[keycloak-user] Keycloak Express middleware VS self signed cert

[Ali Ok]

Hi Wei,

Got it, thanks.

On Thu, Apr 12, 2018 at 6:07 PM, Wei Li <weil at redhat.com> wrote:

> Hi Ali,
>
> I think by default the http module in nodejs doesn't support self-signed
> certificates.
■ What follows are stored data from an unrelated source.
--- src/rtl/jesd_tx_lane_seq.sv ---
// JESD204B per-lane TX link-layer sequencer: CGS -> ILAS -> DATA, one octet per clk.
// Optional: `define JESD_TX_CHAR_REPLACE_EN for frame-end character replacement in DATA.
module jesd_tx_lane_seq #(
  parameter int F       = 1,
  parameter int K       = 32,
  parameter int ILAS_MF = 4
) (
  input  logic         clk,
  input  logic         rst,
  input  logic         i_sync_n,
  input  logic [111:0] i_cfg,
  input  logic [7:0]   i_data,
  output logic         o_ready,
  output logic [7:0]   o_data,
  output logic         o_k,
  output logic         o_lmfc,
  output logic [1:0]   o_state
);
  localparam int FK = F * K;
  localparam int PW = $clog2(FK);
  localparam int OW = (F > 1) ? $clog2(F) : 1;
  localparam int FW = (K > 1) ? $clog2(K) : 1;
  localparam int MW = $clog2(ILAS_MF);

  localparam logic [1:0] ST_CGS  = 2'b00;
  localparam logic [1:0] ST_ILAS = 2'b01;
  localparam logic [1:0] ST_DATA = 2'b10;

  localparam logic [OW-1:0] OCT_LAST = OW'(F - 1);
  localparam logic [FW-1:0] FR_LAST  = FW'(K - 1);
  localparam logic [MW-1:0] MF_LAST  = MW'(ILAS_MF - 1);

  typedef struct packed {
    logic [7:0] d;
    logic       k;
    logic [1:0] st;
  } oct_t;

  logic [1:0]    sync_q;
  logic          sync_s;
  logic [OW-1:0] oct_cnt;
  logic [FW-1:0] fr_cnt;
  logic [PW-1:0] pos;
  logic          boundary;
  logic [1:0]    st, st_n;
  logic [MW-1:0] mf_cnt;
  logic [1:0]    lo_cnt;
  logic          loss;
  logic [7:0]    cfg_arr [16];
  logic [3:0]    cfg_idx;
  oct_t          nxt;

  always_ff @(posedge clk) begin
    if (rst) sync_q <= 2'b00;
    else     sync_q <= {sync_q[0], i_sync_n};
  end
  assign sync_s = sync_q[1];

  // LMFC position counters free-run regardless of link state
  always_ff @(posedge clk) begin
    if (rst) begin
      oct_cnt <= '0;
      fr_cnt  <= '0;
    end else if (oct_cnt == OCT_LAST) begin
      oct_cnt <= '0;
      fr_cnt  <= (fr_cnt == FR_LAST) ? '0 : fr_cnt + FW'(1);
    end else begin
      oct_cnt <= oct_cnt + OW'(1);
    end
  end
  assign pos      = PW'(fr_cnt) * PW'(F) + PW'(oct_cnt);
  assign boundary = (oct_cnt == OCT_LAST) && (fr_cnt == FR_LAST);

  // Fourth consecutive low of sync_s while linked drops back to CGS
  assign loss    = (st != ST_CGS) && !sync_s && (lo_cnt == 2'd3);
  assign o_ready = (st == ST_DATA) && !loss && !rst;

  always_comb begin
    st_n = st;
    case (st)
      ST_CGS:  if (sync_s && boundary) st_n = ST_ILAS;
      ST_ILAS: if (loss) st_n = ST_CGS;
               else if (boundary && mf_cnt == MF_LAST) st_n = ST_DATA;
      ST_DATA: if (loss) st_n = ST_CGS;
      default: st_n = ST_CGS;
    endcase
  end

  always_ff @(posedge clk) begin
    if (rst) begin
      st     <= ST_CGS;
      mf_cnt <= '0;
      lo_cnt <= 2'd0;
    end else begin
      st <= st_n;
      if (loss || st == ST_CGS) mf_cnt <= '0;
      else if (st == ST_ILAS && boundary)
        mf_cnt <= (mf_cnt == MF_LAST) ? '0 : mf_cnt + MW'(1);
      if (st == ST_CGS || sync_s) lo_cnt <= 2'd0;
      else if (lo_cnt != 2'd3)    lo_cnt <= lo_cnt + 2'd1;
    end
  end

  always_comb begin
    for (int i = 0; i < 16; i++) cfg_arr[i] = 8'h00;
    for (int i = 0; i < 14; i++) cfg_arr[i] = i_cfg[8*i +: 8];
  end
  assign cfg_idx = pos[3:0] - 4'd2;

`ifdef JESD_TX_CHAR_REPLACE_EN
  logic [7:0] last_oct;
  logic       last_vld;

  // Holds the unreplaced last octet of the previous frame; cleared outside DATA
  always_ff @(posedge clk) begin
    if (rst || st != ST_DATA || loss) begin
      last_oct <= 8'h00;
      last_vld <= 1'b0;
    end else if (oct_cnt == OCT_LAST) begin
      last_oct <= i_data;
      last_vld <= 1'b1;
    end
  end
`endif

  always_comb begin
    nxt = '{d: 8'hBC, k: 1'b1, st: ST_CGS};
    if (!loss) begin
      case (st)
        ST_ILAS: begin
          nxt = '{d: 8'(pos), k: 1'b0, st: ST_ILAS};
          if (pos == '0)                          begin nxt.d = 8'h1C; nxt.k = 1'b1; end
          else if (boundary)                      begin nxt.d = 8'h7C; nxt.k = 1'b1; end
          else if (mf_cnt == MW'(1)) begin
            if (pos == PW'(1))                    begin nxt.d = 8'h9C; nxt.k = 1'b1; end
            else if (pos < PW'(16))               nxt.d = cfg_arr[cfg_idx];
          end
        end
        ST_DATA: begin
          nxt = '{d: i_data, k: 1'b0, st: ST_DATA};
`ifdef JESD_TX_CHAR_REPLACE_EN
          if (oct_cnt == OCT_LAST && last_vld && i_data == last_oct) begin
            nxt.d = boundary ? 8'h7C : 8'hFC;
            nxt.k = 1'b1;
          end
`endif
        end
        default: ;
      endcase
    end
  end

  always_ff @(posedge clk) begin
    if (rst) begin
      o_data  <= 8'hBC;
      o_k     <= 1'b1;
      o_lmfc  <= 1'b0;
      o_state <= ST_CGS;
    end else begin
      o_data  <= nxt.d;
      o_k     <= nxt.k;
      o_lmfc  <= (pos == '0);
      o_state <= nxt.st;
    end
  end
endmodule

--- config.mk ---
export PLATFORM = sky130hd
export DESIGN_NAME = jesd_tx_lane_seq
export DESIGN_NICKNAME = d
export VERILOG_FILES = /design/src/rtl/jesd_tx_lane_seq.sv
export SDC_FILE = /design/constraint.sdc
export NUM_CORES = 1
export LEC_CHECK = 0
export CAP_MARGIN = 15
export CELL_PAD_IN_SITES_DETAIL_PLACEMENT = 0
export CELL_PAD_IN_SITES_GLOBAL_PLACEMENT = 1
export CORE_MARGIN = 2
export CORE_UTILIZATION = 30
export CTS_BUF_LIST = sky130_fd_sc_hd__clkbuf_4 sky130_fd_sc_hd__clkbuf_8 sky130_fd_sc_hd__clkbuf_16
export CTS_CLUSTER_DIAMETER = 50
export DETAILED_ROUTE_END_ITERATION = 16
export PLACE_DENSITY_LB_ADDON = 0.12
export SETUP_SLACK_MARGIN = 0.02
export SLEW_MARGIN = 20
export SYNTH_ARGS = -nofsm -noshare
export SYNTH_HDL_FRONTEND = slang
export SYNTH_SLANG_ARGS = --single-unit
--- constraint.sdc ---
create_clock -name clk -period 4.7 [get_ports clk]
set_input_delay 1.41 -clock clk [delete_from_list [all_inputs] [get_ports clk]]
set_output_delay 1.41 -clock clk [all_outputs]
set_load 0.005 [all_outputs]
==> impl_metrics.ini, run 1 <==
[status]
outcome = finished clean

[place]
gp_congestion = 0.801
place_hpwl_um = 6590
dpl-instance-area_um2 = 3850
dp.cells = 463
io_buffers = 135

[logic_synthesis]
synthMuxAreaShare_pct = 33.5
yosysMostFrequentCell = dfxtp_1
synth-edff-count = 0
syn_area_per_cell_um2 = 10.1
ys_ff_latch = 26
yosysTopAreaCell = mux4_2
synthArstFlopShare_pct = 0
synth_compound_area_share_pct = 13.6
synth-xor-area-share_pct = 3.60
yosys.area_share.simple_pct = 16.9
synthCells = 242
syn_nets = 378
synthTopCellsByArea = mux4_2 (23%), dfxtp_1 (21%), ha_1 (6.7%)
netlist_top_cells_count = dfxtp_1 (26), mux4_2 (25), nor2_1 (20)
synth_top_cell_area_share_pct = 23.1
synthAdderAreaFrac_pct = 6.69
yosysWarnings = 0
ys_seq_area_share_pct = 21.4
netlist_area_um2 = 2430
synth_top_family_by_area = multiplexers
synthFlopType = dfxtp_1
yosysUniqueCellTypes = 50

[layout]
fill_cells = 727
seq_area_um2 = 520
drive_gt1_share_pct = 11.8
finish.instance_area_um2 = 3920
area_growth_pct = 61.2
multi_input_area_um2 = 1820
fin_nets = 502
insertedDiodeCount = 0
fin_cells = 467

[floorplanning]
die_h_um = 94.0
dieArea_um2 = 8840
die_x_um = 94.0
start_util_pct = 31.2
fp-row-count = 32
core_um2 = 7810
io_pins = 136

[timing]
final-hold-violation-count = 0
tns_ns = 0
fin_skew_ns = 0.00814
fin_crit_ns = 4.29
period_share_pct = 91.3
fmax_mhz = 233
setup_viol = 0
rsz0062_at_grt = no
slew_violations = 0
tightest_slew_ns = 0.856
slew_headroom_pct = 41.5

[routing]
drtIter0Drc = 69
drt_first_pass_iters = 4
via_per_inst = 5.17
routed_wl_um = 7780
avgRoutedWirePerCell_um = 16.7
remaining_drc_errors = 0
dr_total_vias = 2414
final_antenna_net_count = 0

[critical_path]
crit_type = in -> out
cpMostUsedCell = clkdlybuf4s50_1
cp_slowest_cell = clkdlybuf4s50_1
end_kind = output pin
start_kind = primary input
path_buf_inv = 2
crit_path_max_incr_delay_ns = 0.49
worst_path_dominant_cell_family = buffers and inverters
critPathArrivalTime_ns = 2.88
crit_fanout = 6
critPathRequiredTime_ns = 3.29
path_cells = clkdlybuf4s50_1, a21oi_1, and2_1, clkdlybuf4s50_1

[job]
max-cap-violations = 0

[clock_network]
htreeDepth = 1
ctsHoldBuffers = 0
post_cts_buffers = 0
clkSinkCount = 26
clockBufferDepth = 2
cts_resized = 0
cts_tree = yes
numCtsBuffers = 3
clk-insertion-delay-late_ns = 0.27
clk_pin_slew_worst_paths_ns = 0.09
cts_root_buf = clkbuf_8

[global_routing]
grt_pass1_wl_um = 12300
antenna_found_initial = 0
grt_usage_pct = 17.8
grt_max_degree = 28
first_global_vias = 2574
grt-ovfl-total = 0

[power_and_ir_drop]
power-per-cell-area_nw_per_um2 = 205
p_leak_nw = 1.41
ir_drop_mv = 0.156

[worst_hold_path]
hp-class = reg -> reg
area by class of cell:
| type | instances | area share, % |
|---|---|---|
| Multi-Input combinational cell | 193 | 46.3 |
| Timing Repair Buffer | 137 | 34.9 |
| Sequential cell | 26 | 13.3 |
| Tap cell | 102 | 3.26 |
| Clock buffer | 3 | 1.05 |
| Clock inverter | 1 | 0.766 |
| Inverter | 5 | 0.479 |
placed cells by master (no fill, tap or decap), drive strengths merged, types with 4 or more instances in the layout:
| cell type | Yosys | final |
|---|---|---|
| nand3 | 6 | 6 |
| mux2i | 15 | 15 |
| a21oi | 16 | 16 |
| and2 | 4 | 4 |
| clkdlybuf4s50 | 0 | 135 |
| ha | 13 | 13 |
| nor2b | 8 | 8 |
| nand2 | 12 | 12 |
| nand4 | 5 | 5 |
| dfxtp | 26 | 26 |
| nand2b | 5 | 5 |
| o21ai | 5 | 5 |
| mux4 | 28 | 28 |
| xnor2 | 4 | 4 |
| inv | 5 | 5 |
| nor3 | 5 | 5 |
| nor2 | 20 | 20 |
where the power goes:
group,switching [mW],leakage (nW),internal [mW]
Sequential,0.0101,0.211,0.236
Clock,0.0709,0.0357,0.114
Combinational,0.142,1.16,0.233
Total,0.223,1.41,0.582
path summary, 6_finish.rpt:
kind | end | slack, ns | from | cells after the start
worst min register to register | sync_q[1]$_SDFF_PP0_ | 0.45 | sync_q[0]$_SDFF_PP0_ | 1
worst min-delay path | sync_q[1]$_SDFF_PP0_ | 0.45 | sync_q[0]$_SDFF_PP0_ | 1
worst max-delay path | o_ready | 0.41 | rst | 4
worst max register to register | o_data[1]$_SDFF_PP0_ | 1.31 | oct_cnt$_SDFF_PP0_ | 7
logic make-up after synthesis:
group	after synthesis
AND/OR/NAND/NOR	79
multiplexers	45
buffers and inverters	23
XOR/XNOR	7
flip-flops	26
adder cells (fa/ha/maj)	13
other	1
AO/OA/AOI/OAI	48
worst reg2reg max path: stages (launching register included):
cell     delay (ns)
dfxtp_1        0.45
ha_1           0.32
xnor2_1        0.55
ha_1           0.66
mux4_2         0.40
mux4_1         0.55
a21oi_1        0.27
o21ai_1        0.08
Can you try add this in the nodejs code:
>
> process.env.NODE_TLS_REJECT_UNAUTHORIZED = "0";
>
> Thanks.
>
> On Thu, Apr 12, 2018 at 3:51 PM, Ali Ok <aliok at redhat.com> wrote:
>
>> Resending, after subscribing to Keycloak user list
>>
>> ----------------------------------
>>
>> (also adding Keycloak ML)
>>
>> Hi,
>> I am trying to integrate a Node application with a Keycloak instance
>> running on my local OpenShift cluster.
>>
>> Node app uses the Keycloak client in this Gist: [1]
>> Here is the keycloak.json file used in Node app: [2]
>>
>>
>> When I pass a valid token to the Node app, Keycloak middleware on the
>> Node app side is trying to get the public key from Keycloak, I see there is
>> "self signed certificate in certificate chain" error when Keycloak lib
>> tries to do this:
>> "
>>
>> // retrieve public KEY and use it to validate token
>> this.rotation.getJWK(token.header.kid).then(key => {
>>
>> "
>> here: https://github.com/keycloak/keycloak-nodejs-connect/
>> blob/master/middleware/auth-utils/grant-manager.js#L359
>>
>> 2 questions:
>> - How can I configure client and the Node app to have the public key
>> already, so that it doesn't go and fetch the public key?
>> - If question above doesn't make sense (I can be considered a beginner in
>> this area), how can I make middleware to work with a self signed cert
>> Keycloak instance?
>>
>> I prefer the first approach.
>>
>> Thanks,
>> Ali
>>
>> [1]: https://gist.github.com/aliok/8ae2c9d240d09367b59e491677400a96
>> [2]: https://gist.github.com/aliok/23e93794847ef3493893627ca68e9650
>>
>>
>
>
> --
>
> WEI LI
>
> Principal SOFTWARE ENGINEER
>
> Red Hat Mobile <https://www.redhat.com/>
>
> weil at redhat.com    M: +353862393272
> <https://red.ht/sig>
>